Max Desiatov

Max DesiatovI'm Max Desiatov, a software consultant building mobile and backend apps. My interests include coding in Swift and TypeScript, product design, video games and music.

Blog

Hire Me

What are generators and why Swift needs them?

10 September, 2018

This article is a part of my series about concurrency and asynchronous programming in Swift. The articles are independent, but after reading this one you might want to check out the rest of the series:


When developing apps, I frequently need to switch between different programming languages. In addition to using Swift on iOS/macOS and Linux, a lot of the time JavaScript/TypeScript is a good fit for full-stack web development, especially with the popularity of React and Node.js. And when doing data engineering, Python’s ecosystem is pretty good and is widely supported.

But every time I come back to Swift, there is one big feature I miss called “generators”. Whether you’ve used generators and yield keyword before in other languages, or you are only interested to learn about it, you might find this short pitch interesting. Here I try to imagine how generators could look in Swift and what are the implications.

Generators? What’s that?

The best way to explain is to compare generators to functions: functions have one entry point (function application), execute once and finish. Functions return values and/or return early with a return statement. A generator is like a function with “holes”, after initialisation it executes up to a next yield statement, “generates” a value passed as yield argument and suspends, saving its state. The generator state is a position of yield in generator’s body and values of all variables in the generator’s scope. A caller of a generator can then resume the generator again and it would continue from the same yield position it was suspended preserving its scope.

I tried to capture the difference in this diagram:

Generators vs functions

Thanks to the fact that generators produce a series of values of the same type, usually they can be treated like sequences and iterated with for ... in syntax. This is a powerful feature that can be used where common sequences and collections don’t fit well or there is a need to describe an algorithm that suspends and resumes later.

How do different languages implement generators?

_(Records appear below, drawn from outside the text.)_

--- config.mk ---
export PLATFORM = sky130hd
export DESIGN_NAME = converter_event_latch_register
export DESIGN_NICKNAME = d
export VERILOG_FILES = /design/src/rtl/event_latch_pkg.sv /design/src/rtl/converter_event_latch_register.sv
export SDC_FILE = /design/constraint.sdc
export NUM_CORES = 1
export LEC_CHECK = 0
export ABC_AREA = 1
export ABC_CLOCK_PERIOD_IN_PS = 1900
export BUFFER_PORTS_ARGS = -buffer_cell sky130_fd_sc_hd__clkbuf_2
export CAP_MARGIN = 0
export CORE_MARGIN = 4
export CORE_UTILIZATION = 35
export CTS_CLUSTER_SIZE = 14
export DETAILED_ROUTE_END_ITERATION = 12
export MAX_ROUTING_LAYER = met4
export PLACE_DENSITY_LB_ADDON = 0.2
export SLEW_MARGIN = 20
export SYNTH_ARGS = -nofsm -noshare
export SYNTH_HDL_FRONTEND = slang
export SYNTH_SLANG_ARGS = --single-unit
export TNS_END_PERCENT = 5
--- constraint.sdc ---
create_clock -name core_clk -period 1.9 [get_ports core_clk]
set_input_delay 0.19 -clock core_clk [delete_from_list [all_inputs] [get_ports core_clk]]
set_output_delay 0.19 -clock core_clk [all_outputs]
set_load 0.01 [all_outputs]
--- src/rtl/event_latch_pkg.sv ---
// Constants and types shared by the converter event latch register.
package event_latch_pkg;

    // ------------------------------------------------------------------
    // Two-wire target address and register map
    // ------------------------------------------------------------------
    localparam logic [6:0] TARGET_ADDR = 7'h60;
    localparam logic [7:0] EVENT_REG_ADDR = 8'h0A;
    localparam logic [7:0] FLAGS_RESET = 8'h00;
    localparam logic [7:0] CLEAR_ALL = 8'hFF;
    localparam logic [7:0] UNMAPPED_READ = 8'h00;

    // ------------------------------------------------------------------
    // Event flag bit positions
    // ------------------------------------------------------------------
    localparam int BIT_SHUTDOWN_ENTRY = 7;
    localparam int BIT_WARNING_ENTRY = 6;
    localparam int BIT_LIMIT_ENTRY = 5;
    localparam int BIT_LIMIT_RECOVERY = 4;
    localparam int BIT_UNDERVOLTAGE_FALL = 3;
    localparam int BIT_SHUTDOWN_EXIT = 2;
    localparam int BIT_WARNING_EXIT = 1;
    localparam int BIT_POWER_GOOD_RISE = 0;

    // ------------------------------------------------------------------
    // Synchroniser layout: {scl, sda, monitors}, idle bus is high
    // ------------------------------------------------------------------
    localparam int SYNC_WIDTH = 7;
    localparam logic [6:0] SYNC_RESET = 7'h60;
    localparam int SYNC_SCL = 6;
    localparam int SYNC_SDA = 5;
    localparam logic [3:0] BITS_PER_BYTE = 4'h8;
    localparam logic [3:0] LAST_READ_BIT = 4'h7;

    // Analog condition levels, one bit each, asynchronous to core_clk
    typedef struct packed {
        logic thermalShutdown;
        logic thermalWarning;
        logic currentLimit;
        logic undervoltage;
        logic powerGood;
    } monitor_s;

    typedef enum logic [3:0] {
        IDLE, ADDR, ADDR_ACK, PTR, PTR_ACK, WR, WR_ACK, RD, RD_ACK
    } bus_state_e;

endpackage
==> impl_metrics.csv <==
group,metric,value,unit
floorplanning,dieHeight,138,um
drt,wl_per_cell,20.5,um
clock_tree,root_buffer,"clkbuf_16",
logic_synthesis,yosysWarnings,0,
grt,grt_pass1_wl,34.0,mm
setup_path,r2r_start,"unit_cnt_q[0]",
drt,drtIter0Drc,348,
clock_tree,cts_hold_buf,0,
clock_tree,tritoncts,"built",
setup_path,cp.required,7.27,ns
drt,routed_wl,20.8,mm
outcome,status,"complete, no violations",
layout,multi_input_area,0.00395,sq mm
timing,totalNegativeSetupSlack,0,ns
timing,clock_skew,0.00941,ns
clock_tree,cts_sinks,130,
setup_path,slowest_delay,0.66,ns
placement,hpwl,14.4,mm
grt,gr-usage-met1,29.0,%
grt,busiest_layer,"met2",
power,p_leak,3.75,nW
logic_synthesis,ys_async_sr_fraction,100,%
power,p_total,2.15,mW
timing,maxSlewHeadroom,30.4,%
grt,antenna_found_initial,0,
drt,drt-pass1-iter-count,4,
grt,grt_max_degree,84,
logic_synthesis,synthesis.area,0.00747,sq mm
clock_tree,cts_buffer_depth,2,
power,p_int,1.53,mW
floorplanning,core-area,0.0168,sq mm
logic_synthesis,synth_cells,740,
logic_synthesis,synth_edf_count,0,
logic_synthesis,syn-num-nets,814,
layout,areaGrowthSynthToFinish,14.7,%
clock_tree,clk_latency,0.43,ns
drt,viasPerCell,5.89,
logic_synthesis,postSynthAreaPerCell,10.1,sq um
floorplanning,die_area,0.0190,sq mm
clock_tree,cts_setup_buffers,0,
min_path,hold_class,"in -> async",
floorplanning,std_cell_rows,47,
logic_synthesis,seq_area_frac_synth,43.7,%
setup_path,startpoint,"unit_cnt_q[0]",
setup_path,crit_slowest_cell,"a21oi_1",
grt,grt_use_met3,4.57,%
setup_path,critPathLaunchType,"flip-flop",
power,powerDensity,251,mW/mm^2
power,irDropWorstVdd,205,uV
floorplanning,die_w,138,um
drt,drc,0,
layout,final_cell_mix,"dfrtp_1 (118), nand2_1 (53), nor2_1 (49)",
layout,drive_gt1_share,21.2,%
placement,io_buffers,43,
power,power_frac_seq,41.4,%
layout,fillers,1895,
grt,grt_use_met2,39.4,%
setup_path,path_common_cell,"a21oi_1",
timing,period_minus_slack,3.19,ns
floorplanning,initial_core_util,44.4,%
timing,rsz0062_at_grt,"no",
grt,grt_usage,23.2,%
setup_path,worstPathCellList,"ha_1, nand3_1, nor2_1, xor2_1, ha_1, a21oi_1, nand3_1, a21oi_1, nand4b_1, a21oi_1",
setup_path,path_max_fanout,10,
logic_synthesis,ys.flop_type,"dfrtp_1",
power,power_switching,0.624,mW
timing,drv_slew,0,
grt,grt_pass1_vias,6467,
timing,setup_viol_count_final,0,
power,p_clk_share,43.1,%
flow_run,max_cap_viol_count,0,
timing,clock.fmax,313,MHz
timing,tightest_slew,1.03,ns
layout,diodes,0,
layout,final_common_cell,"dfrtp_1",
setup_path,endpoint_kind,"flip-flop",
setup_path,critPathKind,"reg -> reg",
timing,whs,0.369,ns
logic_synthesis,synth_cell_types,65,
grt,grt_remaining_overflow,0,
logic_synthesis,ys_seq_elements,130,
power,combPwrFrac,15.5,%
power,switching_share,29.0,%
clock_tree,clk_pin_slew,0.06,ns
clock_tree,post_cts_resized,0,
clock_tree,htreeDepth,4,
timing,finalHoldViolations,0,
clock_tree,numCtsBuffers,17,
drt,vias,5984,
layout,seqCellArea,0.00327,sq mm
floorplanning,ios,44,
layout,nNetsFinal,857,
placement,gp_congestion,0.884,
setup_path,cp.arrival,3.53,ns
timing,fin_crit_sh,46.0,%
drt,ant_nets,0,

If you’re interested in programming languages history, here’s a quick overview how a few of them approached generators:

Naming Version and year introduced
JavaScript Generators EcmaScript 6 (~2015)
Python Generators and coroutines Generators in Python 2.3 (2003), coroutines in Python 2.5 (2006)
Ruby Fibers Ruby 1.9 (2007)
C# “iterators” C# 2.0 (2006)

I’m sure there is a plenty of other languages that have generators under different names with a different syntax or with 3rd-party libraries, but I listed only those with relatively wide adoption that have it implemented as a language feature.

Streams

Let’s get started with a simple use case for generators: reading huge amounts of Big Data™. Say you have hundreds of gigabytes of sensor data, which is stored as a JSON array of integers in a file. The only API you have at your disposal is a plain old synchronous blocking API to read a few bytes in a file at a given offset. We would like to have a nice and efficient way of reading this data and passing it to other code for post-processing. Reading all of the data up front and storing it in memory might be ok for small files, but do we really need servers with a hundred gigs of RAM to read a file with our sensor data? Maybe we could read the file only in small portions?

Meet streams:

a stream is a sequence of data elements made available over time. A stream can be thought of as items on a conveyor belt being processed one at a time rather than in large batches.

Wikipedia

Here’s how an implementation of a chunk reader could look like without syntax support for generators:

final class ChunkReader {
  private let handle: FileHandle
  let chunkSize: Int

  init?(path: String, chunkSize: Int, start: UInt64 = 0) {
    guard let handle = FileHandle(forReadingAtPath: path) else {
      return nil
    }

    self.handle = handle
    self.chunkSize = chunkSize

    handle.seek(toFileOffset: start)
  }

  func next() -> Data {
    return handle.readData(ofLength: chunkSize)
  }
}

This ChunkReader class maintains state in the handle instance of FileHandle, which itself is a state machine.

Of all existing generator implementations, I find Python’s and JavaScript’s version the most straightforward and easy to use. You may be surprised by my choice of languages with dynamic typing for inspiration, but I think this generator design hasn’t appeared yet in statically typed languages only due to implementation details. In my experiments, I’ve reached a conclusion that it can be translated to a statically typed language, such as Swift, surprisingly well.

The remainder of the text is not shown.